Image Generation (Raytrace 5)
Image Generation (Raytrace 5)
Continuing on with my raytracer the greatest current issue to some of the experiments that I want to do is speed. The raytracer is single threaded and checks every ray against every object. For scenes with a lot of spheres this quickly becomes prohibitive.
I chose to implement two initial improvements first to make the scene store more generic as just something that can be traced against and then make two implementations the first just a list of elements (similar to what we have now) and a BSP tree that recursivly divides the space in half and sorts the elements into 3 those that lie on one side, those that lie in the other and those that lie in both. We trace against all the elements in both but can avoid tracing against one of the sides if the ray wont enter it.
This can be improved if we use a branch and bound strategy. If we trace one side and get a result that must be less than anything in the other side we can exit early savign time.
Finally we added multithreading which was reletively painless with rust. Our multithreading is quiet high level runnign a computation per image line. However with the number of image lines much greater than the number of CPUs on my PC this coarse division of the work is good enough and avoids too much overhead.
Initial results
I first just implemented a basic BSP tree and parallism. I Wrote a basic script that would make a test scene with some number of randomly placed spheres and render it as 512×512 resolution.
The initial results showed a good improvement and made things a lot more practical. The odd double linear behaviour we get on the base graph is odd my best guess is that it has something to do with the processors clock speed being ramped up?
Looking at the new sped up graph we get a reasonably nice pattern:
This is pretty linear with a small constant overhead for the image buffer and rendering the ground plane.

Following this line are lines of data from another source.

File: config.mk
export PLATFORM = sky130hd
export DESIGN_NAME = ulbp_queue
export DESIGN_NICKNAME = d
export VERILOG_FILES = /design/src/sv/ulbp_pkg.sv /design/src/sv/ulbp_queue.sv
export SDC_FILE = /design/constraint.sdc
export NUM_CORES = 1
export LEC_CHECK = 0
export BUFFER_PORTS_ARGS = -buffer_cell sky130_fd_sc_hd__buf_4
export CORE_MARGIN = 2
export CORE_UTILIZATION = 40
export CTS_CLUSTER_DIAMETER = 100
export DETAILED_ROUTE_END_ITERATION = 10
export GPL_ROUTABILITY_DRIVEN = 0
export PLACE_DENSITY_LB_ADDON = 0.12
export SYNTH_ARGS = -nofsm -noshare
export SYNTH_HDL_FRONTEND = slang
export SYNTH_SLANG_ARGS = --single-unit
File: constraint.sdc
create_clock -name clk -period 3.21 [get_ports clk]
set_input_delay 0.1605 -clock clk [delete_from_list [all_inputs] [get_ports clk]]
set_output_delay 0.1605 -clock clk [all_outputs]
set_load 0.02 [all_outputs]
File: src/sv/ulbp_pkg.sv
`timescale 1ns / 1ps
// Shared types, constants and the uniform-pattern rank table of the LBP labeler.
package ulbp_pkg;

  localparam int MAX_WIDTH      = 1024;
  localparam int NEIGHBOUR_BITS = 8;
  localparam int CODE_COUNT     = 1 << NEIGHBOUR_BITS;
  localparam int MIN_DIM        = 3;

  localparam int PIXEL_W     = 8;
  localparam int LABEL_W     = 10;
  localparam int ROW_W       = 16;
  localparam int OUT_COL_W   = 10;
  localparam int CFG_WIDTH_W = 11;
  localparam int CFG_LIMIT_W = 4;
  localparam int CFG_DATA_W  = 16;
  localparam int CFG_INDEX_W = 2;

  localparam int IMAGE_WIDTH_RESET  = 640;
  localparam int IMAGE_HEIGHT_RESET = 480;
  localparam int LIMIT_RESET        = 2;

  localparam logic [CFG_INDEX_W-1:0] REG_IMAGE_WIDTH   = 2'd0;
  localparam logic [CFG_INDEX_W-1:0] REG_IMAGE_HEIGHT  = 2'd1;
  localparam logic [CFG_INDEX_W-1:0] REG_UNIFORM_LIMIT = 2'd2;

  // Transition counts are always even, so limits fall into five classes:
  // at most 0, 2, 4, 6 or 8 transitions.
  localparam int LIMIT_CLASSES = 5;
  localparam int CLASS_W       = 3;
  localparam int RANK_W        = 9;

  localparam int QUEUE_DEPTH = 4;
  localparam int COUNT_W     = $clog2(QUEUE_DEPTH + 1);

  // Result slots of one pixel, in emission order.
  localparam int SLOT_COUNT = 4;

  typedef logic signed [LABEL_W-1:0] label_t;
  typedef logic [RANK_W-1:0]         rank_t;
  typedef rank_t [LIMIT_CLASSES-1:0] rank_set_t;
  typedef rank_set_t [CODE_COUNT-1:0] rank_rom_t;
  typedef logic [CLASS_W-1:0]        class_t;
  typedef logic [SLOT_COUNT-1:0]     slot_mask_t;

  localparam label_t BORDER_LABEL = label_t'(-1);

  localparam slot_mask_t SLOT_CENTER    = 4'b0001;
  localparam slot_mask_t SLOT_EDGE      = 4'b0010;
  localparam slot_mask_t SLOT_BOTTOM    = 4'b0100;
  localparam slot_mask_t SLOT_BOT_EDGE  = 4'b1000;

  // One queued pixel: its code and the results it still has to produce.
  typedef struct packed {
    logic [NEIGHBOUR_BITS-1:0] code;
    logic                      interior;
    slot_mask_t                mask;
    logic [ROW_W-1:0]          row_up;
    logic [ROW_W-1:0]          row;
    logic [OUT_COL_W-1:0]      col_left;
    logic [OUT_COL_W-1:0]      col_last;
  } desc_t;

  function automatic rank_rom_t build_rank_rom();
    rank_rom_t rom;
    int rank;
    int trans;
    logic [NEIGHBOUR_BITS-1:0] c;
    logic [NEIGHBOUR_BITS-1:0] diff;
    for (int k = 0; k < LIMIT_CLASSES; k++) begin
      rank = 1;
      for (int code = 0; code < CODE_COUNT; code++) begin
        c = NEIGHBOUR_BITS'(code);
        diff = {c[NEIGHBOUR_BITS-2:0], c[NEIGHBOUR_BITS-1]} ^ c;
        trans = $countones(diff);
        if (trans <= 2 * k) begin
          rom[code][k] = RANK_W'(rank);
          rank++;
        end else begin
          rom[code][k] = '0;
        end
      end
    end
    return rom;
  endfunction

  localparam rank_rom_t RANK_ROM = build_rank_rom();

  function automatic class_t limit_class(input logic [CFG_LIMIT_W-1:0] limit);
    class_t cls;
    if (limit >= CFG_LIMIT_W'(2 * (LIMIT_CLASSES - 1))) begin
      cls = CLASS_W'(LIMIT_CLASSES - 1);
    end else begin
      cls = CLASS_W'(limit >> 1);
    end
    return cls;
  endfunction

endpackage

File: src/sv/ulbp_queue.sv
`timescale 1ns / 1ps
// Short descriptor queue between the code generator and the result sequencer.
module ulbp_queue (
  input  logic                          clk,
  input  logic                          rst,
  input  logic                          push,
  input  ulbp_pkg::desc_t               push_desc,
  input  logic                          pop,
  output ulbp_pkg::desc_t               head,
  output logic [ulbp_pkg::COUNT_W-1:0]  count
);

  localparam int PTR_W = $clog2(ulbp_pkg::QUEUE_DEPTH);

  ulbp_pkg::desc_t  entries [ulbp_pkg::QUEUE_DEPTH];
  logic [PTR_W-1:0] wr_ptr;
  logic [PTR_W-1:0] rd_ptr;

  function automatic logic [PTR_W-1:0] ptr_inc(input logic [PTR_W-1:0] p);
    logic [PTR_W-1:0] n;
    if (p == PTR_W'(ulbp_pkg::QUEUE_DEPTH - 1)) begin
      n = '0;
    end else begin
      n = p + PTR_W'(1);
    end
    return n;
  endfunction

  always_ff @(posedge clk) begin
    if (rst) begin
      wr_ptr <= '0;
      rd_ptr <= '0;
      count  <= '0;
    end else begin
      if (push) begin
        wr_ptr <= ptr_inc(wr_ptr);
      end
      if (pop) begin
        rd_ptr <= ptr_inc(rd_ptr);
      end
      count <= count + ulbp_pkg::COUNT_W'(push) - ulbp_pkg::COUNT_W'(pop);
    end
  end

  always_ff @(posedge clk) begin
    if (push) begin
      entries[wr_ptr] <= push_desc;
    end
  end

  assign head = entries[rd_ptr];

  a_no_overflow: assert property (@(posedge clk) disable iff (rst)
    !(push && !pop && (count == ulbp_pkg::COUNT_W'(ulbp_pkg::QUEUE_DEPTH))))
    else $error("descriptor queue overflow");

  a_no_underflow: assert property (@(posedge clk) disable iff (rst)
    pop |-> (count != '0))
    else $error("descriptor queue popped while empty");

endmodule

Yosys cells after proc, flatten, opt, wreduce, memory -nomap -nowiden:

Memory sizes are Yosys's and may differ from the RTL's. A register that Yosys moved wholly into a read port is not among the register bits.
Index checks and enable logic that the tools add are counted.

* register bits: 7
* input bits: 69
* memories: 1
* memory bits (writable): 260
* output and inout bits: 68
* word-level logic and storage cells: 16

* muxes and demuxes: 6
* add/sub/neg operators: 4
* equal/unequal tests: 2

Memory list
* entries: depth 4, bits a word 65, read ports 1, clocked after Yosys merged registers in 1, write ports 1, RTL line ulbp_queue.sv:15 `ulbp_pkg::desc_t entries [ulbp_pkg::QUEUE_DEPTH];`

Operators with widths (number)
* two-way mux 2 bit: 4
* adder 2 x 1 -> 2 bit (second input constant): 2
* == test 2 bit (second input constant): 2
* adder 3 x 1 -> 3 bit: 1
* subtractor 3 x 1 -> 3 bit: 1
* two-way mux 1 bit: 2

Logic depth before layout (Yosys ltp):

Gate-level depths: netlist of the first run.

* depth after elaboration: 4
* mapped depth: 8
* gate-level depth less buffers: 8

Worst setup path after synthesis of the first run:

Ideal clock, no wire load.

* path kind: register to register
* from: reg wr_ptr[0]
* to: mem entries[0][0] (netlist bit) (enable)
* data arrival time: 2066 ps
* slack: 714 ps
* period minus slack after synthesis: 2496 ps
* setup time: 430 ps
* required time: 2780 ps
* stages on the path, launching flop included: 4
* cells stage by stage: dfxtp_1 -> inv_1 -> ha_1 -> and2_1

RTL lines
* from (decl): RTL line ulbp_queue.sv:16 `logic [PTR_W-1:0] wr_ptr;`
* from (signal assigned): RTL line ulbp_queue.sv:36 `wr_ptr <= ptr_inc(wr_ptr);`
* to (decl): RTL line ulbp_queue.sv:15

Straight into the memory's write port.

==> results of run 1 <==
## area by class of cell
cell class	count	area share [%]
clock buffer	41	6.27
clock inverter	7	0.235
inverter	5	0.147
multi-input combinational	91	13.4
sequential	269	62.6
tap	324	3.17
timing repair buffer	210	14.2
## critical path, cell delays in order, from the launching register on
cell and delay [ns]:
dfxtp_4 0.73, buf_4 0.42, mux4_2 0.56, buf_4 0.18
## how the worst max path moves through the flow
stage                     cells past startpoint       endpoint  slack (ns)
after floorplan                               3  entries[0][0]        0.71
after detailed placement                      3       head[43]        1.08
final                                         3       head[23]        0.64
after global routing                          3       head[43]        0.43
after global placement                        3       head[43]        1.09
after CTS                                     3       head[43]        0.50
## cells by family (layout without fill, tap and decap cells)
logic type	after synthesis	after routing	synth area share (%)
compound gates	2	2	0.102
xor+xnor	1	1	0.228
fa+ha+maj	8	8	1.09
buf+inv	19	263	1.74
flops	269	269	81.0
mux	67	67	15.1
simple gates	13	13	0.774
## layer usage
metal  vias to the layer above  part of all wire [%]  global-route usage, %
li1                       2070                     -                      -
met1                      2373                    43                   18.4
met2                       125                    50                   24.8
met3                        31                   4.9                   3.26
met4                         2                   2.1                   3.33
met5                         -                 0.060                      0
## cell usage in the layout, fill, tap and decap left out
| master | synthesis | final |
|---|---|---|
| xnor3_1 | 1 | 1 |
| a21oi_1 | 2 | 2 |
| mux4_2 | 65 | 65 |
| dfxtp_1 | 9 | 7 |
| mux2i_1 | 2 | 2 |
| ha_1 | 7 | 7 |
| clkbuf_1 | 1 | 9 |
| fa_1 | 1 | 1 |
| clkinv_2 | 0 | 3 |
| nand2b_1 | 2 | 2 |
| buf_4 | 1 | 137 |
| buf_12 | 5 | 5 |
| clkbuf_8 | 0 | 3 |
| or3b_2 | 2 | 2 |
| edfxtp_1 | 260 | 260 |
| nor2_1 | 4 | 4 |
| dlygate4sd3_1 | 0 | 68 |
| clkinv_1 | 0 | 4 |
| and2_4 | 0 | 4 |
| clkbuf_16 | 0 | 29 |
| nor2b_1 | 1 | 1 |
| dfxtp_4 | 0 | 2 |
| inv_1 | 5 | 5 |
## where the power goes
part	total [mW]	switching, mW	internal [mW]
sequential	4.09	0.0800	4.01
combinational	0.874	0.418	0.455
clock	2.89	1.19	1.70
## state kept, by name, indices dropped and copies added (netlist names), named ones only
register	flops
rd_ptr	2
wr_ptr	2
count	3
entries	260
## metrics by stage
| stage | setup slack, ns | hold slack (ns) |
|---|---|---|
| floorplan | 0.714 | 0.227 |
| global placement | 1.09 | 0.359 |
| detailed placement | 1.08 | 0.364 |
| CTS | 0.501 | 0.342 |
| global route | 0.430 | 0.364 |
| finish | 0.640 | 0.375 |
## timing repair
item | 4_1_cts | 5_1_grt
hold buffers | 68 | 0
setup endpoints to repair | 0 | 0
hold endpoints to repair | 269 | 0
==> summary.txt, run 1 <==
Synth
  • Most numerous cell in the Yosys netlist: edfxtp_1
  • Post-synth EDFFs: 260
  • Post-Synthesis Cell Area: 9860 sq um
  • Synth Flop Type: edfxtp_1
  • Area leader, netlist: edfxtp_1
  • Post-synth top cells: edfxtp_1 (260), mux4_2 (65), dfxtp_1 (9), ha_1 (7), buf_2 (6)
  • Yosys reg bits: 269
  • Syn_nets: about 460
  • Sequential element share of the synthesized area: approximately four fifths
  • Yosys cell types: 19
  • Yosys synthesis warning count: 0
  • Avg Cell Area, Syn: roughly 26 sq um
  • Synth top area share: 79.2%
  • Synth Instances: 379
  • Top post-synthesis cells by area: edfxtp_1 (79%), mux4_2 (15%), dfxtp_1 (1.8%)
  • Asr flop ratio synth: 0%

STA
  • Final Hold Fails: 0
  • Max Clock Freq: 0.389 GHz
  • Final Skew: 0.0117 ns
  • Fin crit period: ~2.6 ns
  • Max-slew headroom: 28.8%
  • Setup violators final: 0
  • RSZ-0062 raised after global routing: false
  • Setup_tns: 0 ns
  • Final critical-path share of the clock period: 80.0%
  • Slew @ Worst Pin: 1.07 ns
  • Final Max Slew Viols: 0

CTS
  • Total CTS buffers: 28
  • Resized Gates After CTS: 0
  • Clk slew on worst S/H paths: 0.06 ns
  • Worst-Skew Late Latency: 0.52 ns
  • TritonCTS clock tree: done
  • Worst-case clock buffer depth: 3
  • Root Driver: clkbuf_16
  • H-tree Lvls: 1
  • Sink Count: 269
  • Setup bufs post-CTS: 0

Min path
  • Worst Hold End: entries[1][1]
  • Hold path cells: 2
  • Hold Path Class: in2reg
  • Hold Crit Start: push_desc[1]

GRT
  • First-pass GRT wire length: approximately 28000 microns
  • Antenna violations before repair: 1
  • Largest net degree at the start of global routing: 66
  • Gr ovfl total: 0
  • Vias in the first global route: 5024
  • Gr usage total: 14.3%

Setup path
  • Crit Reg-Reg Startpoint: wr_ptr[0]
  • Worst Path Max Fanout: 26
  • R2R cell count: 3
  • Kind of critical path: reg2out
  • CP endpoint kind: primary output
  • CP Data Arrival Time: 2.41 ns
  • Crit start category: flip-flop
  • Reg2reg setup slack: between 1 and 1.5 ns
  • Required @ worst endpoint: between 3 and 4 ns
  • R2r endpoint: entries[3][36]

Die
  • Die width: 161 microns
  • I/O Pins: 137
  • Die area: 25900 sq um
  • Row cnt: 57
  • Core area: around 24000 sq um
  • Die extent in y: 161 microns
  • Initial Util: 40.7%

Drt
  • Per-cell routed wire length: 19.4 microns
  • Pre-Repair DR Iteration Count: 4
  • Routed Antenna Nets: 0
  • Via density per instance: 4.86
  • Initial DRC Count: roughly 320
  • Routed wire length: 18300 microns
  • Total number of vias: 4601
  • Residual DRC count: 0

Pwr
  • PnR Total Power: roughly 8 mW
  • Leak: between 4 and 5 nW
  • PwrDens: 615 nW/um^2
  • VDD IR max: 0.471 mV

Place
  • Dpl cell area: 11300 sq um
  • Post-DP HPWL: 10500 microns
  • Cells after DPL: 831
  • Port Buf Inserts: 136

Final layout
  • Fill count: 1927
  • Final Non-Filler Cells: 947
  • Post-route cell area: 12800 sq um
  • NumNets Final: 682
  • Flip-flop and latch area: 8000 sq um
  • Final Util: 52.7%
  • Footprint of the multi-input gates: 1710 sq um
  • Layout cells sized above 1: 40.1%
  • Layout area overhead: 29.5%
  • Ant diodes: 0

Outcome
  • Status: finished clean

Run
  • Max_cap viols: 0
Power figures use the tool's default switching activity.
==> run 2, diff against run 1 <==
Settings changed: ABC_AREA from default to 1.
Clock period 3.21 ns to 2.6 ns, I/O delays scaled along.
==> summary.txt, run 2 <==
STA
  • Final Max Slew Viols: 0
  • Setup_tns: 0 ns
  • RSZ-0062 raised after global routing: false
  • Setup violators final: 0
  • Slew @ Worst Pin: 0.625 ns
  • Final Hold Fails: 0
  • Final Skew: 0.0145 ns
  • Max Clock Freq: 0.453 GHz
  • Max-slew headroom: 58.3%
  • Final critical-path share of the clock period: 84.9%
  • Fin crit period: 2.21 ns

CTS
  • Clk slew on worst S/H paths: 0.06 ns
  • Total CTS buffers: 29
  • H-tree Lvls: 1
  • TritonCTS clock tree: done
  • Sink Count: around 270
  • Hold_buf cts: 68
  • Setup bufs post-CTS: 0
  • Worst-case clock buffer depth: 3
  • Worst-Skew Late Latency: 0.53 ns
  • Resized Gates After CTS: 0
  • Root Driver: clkbuf_16

Final layout
  • Layout area overhead: 26.2%
  • Layout cells sized above 1: 26.1%
  • Fill count: around 2.3k
  • Biggest regs: entries x260, count x3
  • Commonest non-fill, non-tap cell in the layout: edfxtp_1
  • Final Util: between 50% and 60%
  • NumNets Final: 1100
  • Reg with most FFs: entries
  • Max FFs per register: 260
  • Most frequent cells in the layout: edfxtp_1 (260), buf_4 (144), inv_1 (141)

Die
  • Core area: 27000 sq um
  • Die extent in y: 170 microns
  • Die width: 170 microns
  • Initial Util: 40.9%
  • Die area: 29000 sq um
  • Row cnt: 60
  • I/O Pins: between 100 and 150

Synth
  • Post-Synthesis Cell Area: 11100 sq um
  • Top post-synthesis cells by area: edfxtp_1 (71%), o211ai_2 (7.4%), inv_1 (4.9%)
  • Post-synth top cells: edfxtp_1 (260), inv_1 (145), nand2_1 (139), o211ai_2 (65), a21oi_1 (58)
  • Asr flop ratio synth: 0%
  • Synth Instances: 815
  • Area leader, netlist: edfxtp_1
  • Sequential element share of the synthesized area: slightly above 70%
  • Post-synth EDFFs: 260
  • Yosys reg bits: 269
  • Most numerous cell in the Yosys netlist: edfxtp_1
  • Syn_nets: 892
  • Synth Flop Type: edfxtp_1
  • Yosys synthesis warning count: 0
  • Avg Cell Area, Syn: about 14 sq um
  • Yosys cell types: 17
  • Synth top area share: 70.6%

GRT
  • GR Util met3: 2.70%
  • Gr usage total: between 10 and 15%
  • Vias in the first global route: between 6k and 7k
  • First-pass GRT wire length: 33300 microns
  • Largest net degree at the start of global routing: 63
  • Antenna violations before repair: 1
  • Most Used Layer, Global Route: met2
  • Gr ovfl total: 0
  • GR Layer Usage met2: 24.0%
  • Grt met1 use: roughly 20%

Outcome
  • Status: finished clean

Drt
  • Routed wire length: slightly above 20000 microns
  • Via density per instance: 4.62
  • Pre-Repair DR Iteration Count: 6
  • Routed Antenna Nets: 0
  • Initial DRC Count: between 300 and 400
  • Per-cell routed wire length: 14.9 microns
  • Residual DRC count: 0
  • Total number of vias: around 6.4k

Pwr
  • PwrDens: ~720 nW/um^2
  • VDD IR max: 0.517 mV
  • Leak: between 5 and 6 nW
  • PnR Total Power: 10.1 mW

Setup path
  • CP endpoint kind: primary output
  • Worst Path Max Fanout: 47
  • CP Data Arrival Time: 2.08 ns
  • Crit start category: flip-flop
  • Required @ worst endpoint: 2.47 ns
  • Kind of critical path: reg2out

Place
  • Post-DP HPWL: 11800 microns
  • Port Buf Inserts: 136

Run
  • Max_cap viols: 0

Min path
  • Hold Path Class: in2reg
[run 2: final cells by class]
| type | instances | area, sq um | share of cell area, % |
|---|---|---|---|
| multi-input combinational | 358 | 2200 | 15.8 |
| tap | 341 | 427 | 3.06 |
| timing repair buffer | 220 | 1920 | 13.8 |
| clock inverter | 9 | 53.8 | 0.386 |
| antenna | 1 | 2.50 | 0.0179 |
| sequential | 269 | 8000 | 57.3 |
| inverter | 145 | 544 | 3.90 |
| clock buffer | 43 | 808 | 5.79 |
[run 2: cells by family after synthesis]
kind of cell | Yosys count | share of synthesized area [%]
fa+ha+maj | 8 | 0.974
flops | 269 | 72.3
compound gates | 201 | 13.9
buf+inv | 188 | 7.82
simple gates | 149 | 5.07
[run 2: worst paths after layout]
kind	startpoint	to	slack, ns	cells after the start
worst min-delay path	rst	count[1]	0.33	3
worst min register to register	rd_ptr[0]	flip-flop	0.50	2
worst max-delay path	flip-flop	head[25]	0.39	5
worst max register to register	count[0]	count[2]	0.97	10
[run 2: per-stage QoR]
step	worst slack, ns	cell area, sq um	std cells	hold slack [ns]
after floorplan	0.336	11100	815	0.197
after global placement	0.940	12400	1265	0.323
after detailed placement	0.924	12400	1265	0.327
after CTS	0.338	13900	1385	0.287
after global routing	0.221	14000	1386	0.318
final	0.393	14000	1386	0.329
[run 2: worst max-delay path: stages, from the launching register on]
cell,delay [ns]
dfxtp_4,0.75
buf_12,0.31
a21oi_1,0.10
o21ai_1,0.09
nand2_1,0.09
buf_4,0.17
[run 2: metal layers]
| metal | part of all wire [%] | up-vias |
|---|---|---|
| li1 | - | 3247 |
| met1 | 47 | 3011 |
| met2 | 47 | 114 |
| met3 | 4.5 | 27 |
| met4 | 1.6 | 0 |
| met5 | 0 | - |
[run 2: power breakdown]
part	total, mW	switching (mW)	internal, mW
sequential	5.05	0.0861	4.97
combinational	1.34	0.786	0.554
clock	3.69	1.55	2.14
total	10.1	2.42	7.66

Ideally this would be sublinear in the number of entities as the BSP tree should mean we can quickly discard (ideally) half of the elements at each recursion level. However it makes the scenes render in a practical time from 200 seconds with 100 spheres to 4.
Some thoughts on this could be:
- The lack of the branch and bound so we still need to trace a ray fully through the scenekeeping the number of checks linear.
- The BSP tree having a lot of spheres that lie on axis cut boundaries and thus in two sections that result in them not being subdivided well.
- There possibly being a better space partition to use.
I decided to give adding branch and bound a try.
Distance bounding
I coded up a distance bound that we pass down the structure so we can bail early and so we dont need to investigate both sides of a tree if we find something on the first side. The result are less than stellar:
We do show a very slight speed up but not very much and for small iterations the overhead of the new code is more than the speed up.
This might be as for these type of scenes there are very few of the spheres occluding others limiting the improvements that this can bring?
Typical render with 115 spheres:
I am going to keep it in as i think it is valuable in general but I need to look at some actual profiles to see if there is something odd.
As this puts me in a place where i can get some pretty renders in a reasonable time I will probably leave it here for now and wait for the next bottleneck.